The Strange Love of Martha Ivers
This 1946 movie stars some pretty darn big guns including Barbara Stanwyck, Van Heflin, Kirk Douglas and Lizabeth Scott, so its got its noir bona fides. Its written by The Hustler writer/director Robert Rossen and directed by Lewis Milestone, who handled movies as diverse as 1939's Of Mice and Men to the great war picture, Pork Chop Hill.
I always like "out of the past" stories (who haunts us more than the people we knew as children or teen-agers?), and short of Once Upon a Time in America, its hard to think of a movie that does a better job of making (melo)drama out of the vagaries of one's youth.
|what have you been up to, children?|
Martha's town has boomed as she's led her family's mill/factory/smokestack factory to undreamt of levels of success, and she's married Walter O'Neil, who has turned to drink even as he's let Martha set him up for political success as the DA (with plans beyond).

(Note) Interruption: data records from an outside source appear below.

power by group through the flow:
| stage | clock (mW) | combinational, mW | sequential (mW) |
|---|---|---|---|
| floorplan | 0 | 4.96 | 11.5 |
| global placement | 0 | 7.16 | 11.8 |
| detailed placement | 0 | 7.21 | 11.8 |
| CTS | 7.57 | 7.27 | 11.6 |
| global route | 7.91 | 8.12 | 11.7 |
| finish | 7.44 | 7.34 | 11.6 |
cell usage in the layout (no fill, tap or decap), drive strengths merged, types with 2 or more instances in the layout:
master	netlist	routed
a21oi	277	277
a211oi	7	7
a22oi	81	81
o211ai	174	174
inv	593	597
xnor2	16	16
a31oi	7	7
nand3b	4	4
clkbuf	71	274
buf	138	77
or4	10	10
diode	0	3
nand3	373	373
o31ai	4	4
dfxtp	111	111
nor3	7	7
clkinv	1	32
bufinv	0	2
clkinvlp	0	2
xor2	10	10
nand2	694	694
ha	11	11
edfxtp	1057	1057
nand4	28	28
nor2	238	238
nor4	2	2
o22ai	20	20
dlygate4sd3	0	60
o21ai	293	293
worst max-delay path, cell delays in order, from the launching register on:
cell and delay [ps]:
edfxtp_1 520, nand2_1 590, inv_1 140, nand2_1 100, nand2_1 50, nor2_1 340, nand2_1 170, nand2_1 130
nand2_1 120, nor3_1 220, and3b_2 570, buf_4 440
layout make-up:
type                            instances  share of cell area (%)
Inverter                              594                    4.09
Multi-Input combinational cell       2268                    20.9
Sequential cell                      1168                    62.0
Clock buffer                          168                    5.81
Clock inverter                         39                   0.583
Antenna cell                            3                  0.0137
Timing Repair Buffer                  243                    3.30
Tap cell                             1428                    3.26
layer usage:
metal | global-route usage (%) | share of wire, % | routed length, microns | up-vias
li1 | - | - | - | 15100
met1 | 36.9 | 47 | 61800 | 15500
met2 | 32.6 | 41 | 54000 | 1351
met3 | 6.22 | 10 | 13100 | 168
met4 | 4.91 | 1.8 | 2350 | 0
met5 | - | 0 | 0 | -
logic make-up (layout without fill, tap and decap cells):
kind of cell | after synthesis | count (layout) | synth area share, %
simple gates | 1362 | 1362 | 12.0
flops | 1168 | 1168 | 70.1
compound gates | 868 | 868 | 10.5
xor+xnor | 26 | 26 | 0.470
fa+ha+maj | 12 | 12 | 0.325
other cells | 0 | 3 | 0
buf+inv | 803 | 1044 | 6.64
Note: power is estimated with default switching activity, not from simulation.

Walter is played by Kirk Douglas in one of his first roles, and its kind of wild to see him cast as an impotent nebbish when you grew up on tough-guy Kirk Douglas roles.

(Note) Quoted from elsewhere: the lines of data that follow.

--- src/hw/rtl/lkvc_pkg.sv ---
// Shared types and constants for the LRU key/value cache.
// Used by lkvc_cell and lru_key_value_cache; depends on nothing.
package lkvc_pkg;

  // Built depth of the store
  localparam int MAX_ENTRIES = 8;
  localparam int RANK_W      = (MAX_ENTRIES > 1) ? $clog2(MAX_ENTRIES) : 1;
  localparam int CNT_W       = RANK_W + 1;
  localparam int KEY_W       = 32;
  localparam int VAL_W       = 32;
  localparam int CAP_W       = 4;
  localparam logic [CAP_W-1:0] CAP_RESET = CAP_W'(8);

  // Operation codes carried on the input tuser
  localparam logic OP_SET = 1'b0;
  localparam logic OP_GET = 1'b1;

  // Command from the sequencer to every cell
  typedef struct packed {
    logic              search;    // capture match and first-free flags
    logic              update;    // apply write and recency update
    logic              any_hit;   // key was found in some cell
    logic              insert;    // miss with room left: fill first free cell
    logic [CNT_W-1:0]  old_rank;  // cells younger than this age by one
  } lkvc_cmd_t;

  // Data passed from cell to cell along the row
  typedef struct packed {
    logic              free_seen; // an earlier cell is free
    logic              hit;       // an earlier cell matched
    logic [RANK_W-1:0] rank;      // rank of the matching cell
    logic [VAL_W-1:0]  value;     // value of the matching cell
  } lkvc_chain_t;

  // Capacity register clamped to 1..MAX_ENTRIES
  function automatic logic [CNT_W-1:0] eff_cap(input logic [CAP_W-1:0] cap);
    logic [CNT_W-1:0] res;
    if (cap == '0) begin
      res = CNT_W'(1);
    end else if (int'(cap) > MAX_ENTRIES) begin
      res = CNT_W'(MAX_ENTRIES);
    end else begin
      res = CNT_W'(cap);
    end
    return res;
  endfunction

endpackage

--- src/hw/rtl/lkvc_cell.sv ---
// One entry of the LRU cache: key, value, valid mark and recency rank.
// Depends on lkvc_pkg; instantiated in a row by lru_key_value_cache.
module lkvc_cell (
  input  logic                             clk_i,
  input  logic                             rst_ni,
  input  logic [lkvc_pkg::KEY_W-1:0]       key_i,
  input  logic [lkvc_pkg::VAL_W-1:0]       val_i,
  input  lkvc_pkg::lkvc_cmd_t              cmd_i,
  input  lkvc_pkg::lkvc_chain_t            chain_i,
  output lkvc_pkg::lkvc_chain_t            chain_o
);

  logic [lkvc_pkg::KEY_W-1:0]  key_q;
  logic [lkvc_pkg::VAL_W-1:0]  val_q;
  logic                        valid_q, valid_d;
  logic [lkvc_pkg::RANK_W-1:0] rank_q, rank_d;
  logic                        hit_q, first_free_q;
  logic                        match;
  logic                        sel;
  logic                        younger;
  logic [lkvc_pkg::CNT_W-1:0]  rank_ext;

  assign match    = valid_q && (key_q == key_i);
  assign rank_ext = {1'b0, rank_q};

  // Pass match and free-slot information to the next cell
  always_comb begin
    chain_o.free_seen = chain_i.free_seen | ~valid_q;
    chain_o.hit       = chain_i.hit | match;
    chain_o.rank      = chain_i.rank | (match ? rank_q : '0);
    chain_o.value     = chain_i.value | (match ? val_q : '0);
  end

  // Cell chosen for the write: matching, first free, or the LRU one
  always_comb begin
    if (cmd_i.any_hit) begin
      sel = hit_q;
    end else if (cmd_i.insert) begin
      sel = first_free_q;
    end else begin
      sel = valid_q && (rank_ext == cmd_i.old_rank);
    end
  end

  assign younger = valid_q && (rank_ext < cmd_i.old_rank);

  // Recency and valid update
  always_comb begin
    valid_d = valid_q;
    rank_d  = rank_q;
    if (cmd_i.update) begin
      if (sel) begin
        valid_d = 1'b1;
        rank_d  = '0;
      end else if (younger) begin
        rank_d  = rank_q + 1'b1;
      end
    end
  end

  always_ff @(posedge clk_i or negedge rst_ni) begin
    if (!rst_ni) begin
      valid_q      <= 1'b0;
      rank_q       <= '0;
      hit_q        <= 1'b0;
      first_free_q <= 1'b0;
    end else begin
      valid_q <= valid_d;
      rank_q  <= rank_d;
      if (cmd_i.search) begin
        hit_q        <= match;
        first_free_q <= ~valid_q & ~chain_i.free_seen;
      end
    end
  end

  // Payload write
  always_ff @(posedge clk_i) begin
    if (cmd_i.update && sel) begin
      key_q <= key_i;
      val_q <= val_i;
    end
  end

endmodule

--- src/hw/rtl/lru_key_value_cache.sv ---
// Top level of the LRU key/value cache: stream ports, sequencer, cell row.
// Depends on lkvc_pkg and lkvc_cell.
//
// Usage:
//   Input beats arrive on s_axis: tuser is the operation (0 set, 1 get),
//   tdata holds key_in in bits 31:0 and value_in in bits 63:32.
//   A get produces one output beat on m_axis: tuser is the hit flag and
//   tdata is the stored value, or zero on a miss. A set produces no beat.
//   Capacity (1..8, 0 acts as 1) is written through cfg_we_i/cfg_wdata_i
//   while the block is idle.
// Sequencing:
//   Each beat passes through a search state, which compares the key against
//   every cell of the row, and an update state, which for a set writes the
//   entry and the recency ranks. A new beat is taken in the update state of
//   the previous one; a get result enters the output register as it ends.
// Reset and stall:
//   Reset clears all valid marks, ranks and occupancy; capacity returns to 8.
//   If a get reaches its update cycle while the previous result still waits
//   in the output register, it holds there and input stops until the waiting
//   result is taken. A set never holds.
module lru_key_value_cache (
  input  logic        clk_i,
  input  logic        rst_ni,
  // Configuration
  input  logic        cfg_we_i,
  input  logic [3:0]  cfg_wdata_i,     // capacity
  // Input stream
  input  logic        s_axis_tvalid,
  output logic        s_axis_tready,
  input  logic [63:0] s_axis_tdata,    // [31:0] key_in, [63:32] value_in
  input  logic        s_axis_tuser,    // [0] op
  // Output stream
  output logic        m_axis_tvalid,
  input  logic        m_axis_tready,
  output logic [31:0] m_axis_tdata,    // [31:0] value_out
  output logic        m_axis_tuser     // [0] hit
);

  typedef enum logic [2:0] {
    ST_IDLE   = 3'b001,
    ST_SEARCH = 3'b010,
    ST_UPDATE = 3'b100
  } state_e;

  state_e                        state_q, state_d;
  logic                          op_q;
  logic [lkvc_pkg::KEY_W-1:0]    key_q;
  logic [lkvc_pkg::VAL_W-1:0]    val_q;
  logic [lkvc_pkg::CAP_W-1:0]    cap_q;
  logic [lkvc_pkg::CNT_W-1:0]    occ_q, occ_d;
  logic                          any_hit_q;
  logic [lkvc_pkg::RANK_W-1:0]   hit_rank_q;
  logic [lkvc_pkg::VAL_W-1:0]    hit_val_q;
  logic                          out_valid_q, out_valid_d;
  logic                          out_hit_q;
  logic [lkvc_pkg::VAL_W-1:0]    out_val_q;
  logic                          in_fire;
  logic                          finish;
  logic                          insert;
  lkvc_pkg::lkvc_cmd_t           cmd;
  lkvc_pkg::lkvc_chain_t         chain [lkvc_pkg::MAX_ENTRIES+1];

  // Capacity register
  always_ff @(posedge clk_i or negedge rst_ni) begin
    if (!rst_ni) begin
      cap_q <= lkvc_pkg::CAP_RESET;
    end else if (cfg_we_i) begin
      cap_q <= cfg_wdata_i;
    end
  end

  // Update cycle completes unless a get result cannot be stored
  assign finish  = (state_q == ST_UPDATE) &&
                   ((op_q == lkvc_pkg::OP_SET) || !out_valid_q || m_axis_tready);
  assign s_axis_tready = (state_q == ST_IDLE) || finish;
  assign in_fire = s_axis_tvalid && s_axis_tready;

  // Miss with room left inserts, otherwise a miss evicts
  assign insert = !any_hit_q && (occ_q < lkvc_pkg::eff_cap(cap_q));

  // Command to the cell row
  always_comb begin
    cmd.search  = (state_q == ST_SEARCH);
    cmd.update  = finish && (op_q == lkvc_pkg::OP_SET);
    cmd.any_hit = any_hit_q;
    cmd.insert  = insert;
    if (any_hit_q) begin
      cmd.old_rank = {1'b0, hit_rank_q};
    end else if (insert) begin
      cmd.old_rank = occ_q;
    end else begin
      cmd.old_rank = occ_q - 1'b1;
    end
  end

  // Row of cells
  assign chain[0] = '0;
  for (genvar g = 0; g < lkvc_pkg::MAX_ENTRIES; g++) begin : g_cell
    lkvc_cell u_cell (
      .clk_i   (clk_i),
      .rst_ni  (rst_ni),
      .key_i   (key_q),
      .val_i   (val_q),
      .cmd_i   (cmd),
      .chain_i (chain[g]),
      .chain_o (chain[g+1])
    );
  end

  // Sequencer
  always_comb begin
    state_d = state_q;
    unique case (state_q)
      ST_IDLE: begin
        if (in_fire) state_d = ST_SEARCH;
      end
      ST_SEARCH: begin
        state_d = ST_UPDATE;
      end
      ST_UPDATE: begin
        if (in_fire) begin
          state_d = ST_SEARCH;
        end else if (finish) begin
          state_d = ST_IDLE;
        end
      end
      default: state_d = ST_IDLE;
    endcase
  end

  // Occupancy grows on each inserting set
  always_comb begin
    occ_d = occ_q;
    if (cmd.update && insert) occ_d = occ_q + 1'b1;
  end

  // Output register
  always_comb begin
    out_valid_d = out_valid_q;
    if (finish && (op_q == lkvc_pkg::OP_GET)) begin
      out_valid_d = 1'b1;
    end else if (m_axis_tready) begin
      out_valid_d = 1'b0;
    end
  end

  always_ff @(posedge clk_i or negedge rst_ni) begin
    if (!rst_ni) begin
      state_q     <= ST_IDLE;
      occ_q       <= '0;
      out_valid_q <= 1'b0;
      any_hit_q   <= 1'b0;
    end else begin
      state_q     <= state_d;
      occ_q       <= occ_d;
      out_valid_q <= out_valid_d;
      if (state_q == ST_SEARCH) any_hit_q <= chain[lkvc_pkg::MAX_ENTRIES].hit;
    end
  end

  // Payload registers
  always_ff @(posedge clk_i) begin
    if (in_fire) begin
      op_q  <= s_axis_tuser;
      key_q <= s_axis_tdata[31:0];
      val_q <= s_axis_tdata[63:32];
    end
    if (state_q == ST_SEARCH) begin
      hit_rank_q <= chain[lkvc_pkg::MAX_ENTRIES].rank;
      hit_val_q  <= chain[lkvc_pkg::MAX_ENTRIES].value;
    end
    if (finish && (op_q == lkvc_pkg::OP_GET)) begin
      out_hit_q <= any_hit_q;
      out_val_q <= any_hit_q ? hit_val_q : '0;
    end
  end

  assign m_axis_tvalid = out_valid_q;
  assign m_axis_tuser  = out_hit_q;
  assign m_axis_tdata  = out_val_q;

endmodule
--- config.mk ---
export PLATFORM = sky130hd
export DESIGN_NAME = lru_key_value_cache
export DESIGN_NICKNAME = d
export VERILOG_FILES = /design/src/hw/rtl/lkvc_pkg.sv /design/src/hw/rtl/lkvc_cell.sv /design/src/hw/rtl/lru_key_value_cache.sv
export SDC_FILE = /design/constraint.sdc
export NUM_CORES = 1
export LEC_CHECK = 0
export BUFFER_PORTS_ARGS = -buffer_cell sky130_fd_sc_hd__buf_2
export CORE_MARGIN = 2
export CORE_UTILIZATION = 30
export DETAILED_ROUTE_END_ITERATION = 7
export GPL_TIMING_DRIVEN = 0
export PLACE_DENSITY = 0.42
export REMOVE_ABC_BUFFERS = 1
export SKIP_LAST_GASP = 1
export SYNTH_ARGS = -nofsm -noshare
export SYNTH_HDL_FRONTEND = slang
export SYNTH_SLANG_ARGS = --single-unit
--- constraint.sdc ---
create_clock -name clk_i -period 5.82 [get_ports clk_i]
set_input_delay 1.455 -clock clk_i [delete_from_list [all_inputs] [get_ports clk_i]]
set_output_delay 1.455 -clock clk_i [all_outputs]
set_load 0.01 [all_outputs]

|If this is mopey giving up, apparently I'm a real big quitter.|
|Lizabeth Scott loiters extremely well|
|Van Heflin realizes he just accidentally fell into the Archie/Betty/Veronica Paradox.|
The scale of the movie is a bit small given how powerful the O'Neils have become by present day and the industrial backdrop suggested by the script, but perhaps that's the way things should feel when an old friend is back in town. The script riffs on some fairly common threads of rich vs. poor, tilting towards Pre-War attitudes about the wealthy industrialist in the manse on the hill, and how that plays out for the likes of Sam Spade on a routine basis. Had this movie's Sam never returned, sooner or later some private dick would be nosing around the ole Ivers place looking for clues as to why one O'Neil did the other in.
|I'd be lying if I said I posted this picture for any reason other than to look at Lizabeth Scott a bit longer|
The finale of the movie has the inevitable doom over it that good noir so often has. You knew this was going to end poorly, but you're going to wind up there, anyway. And so it does for our leads.
Anyone else seen this one? Thoughts?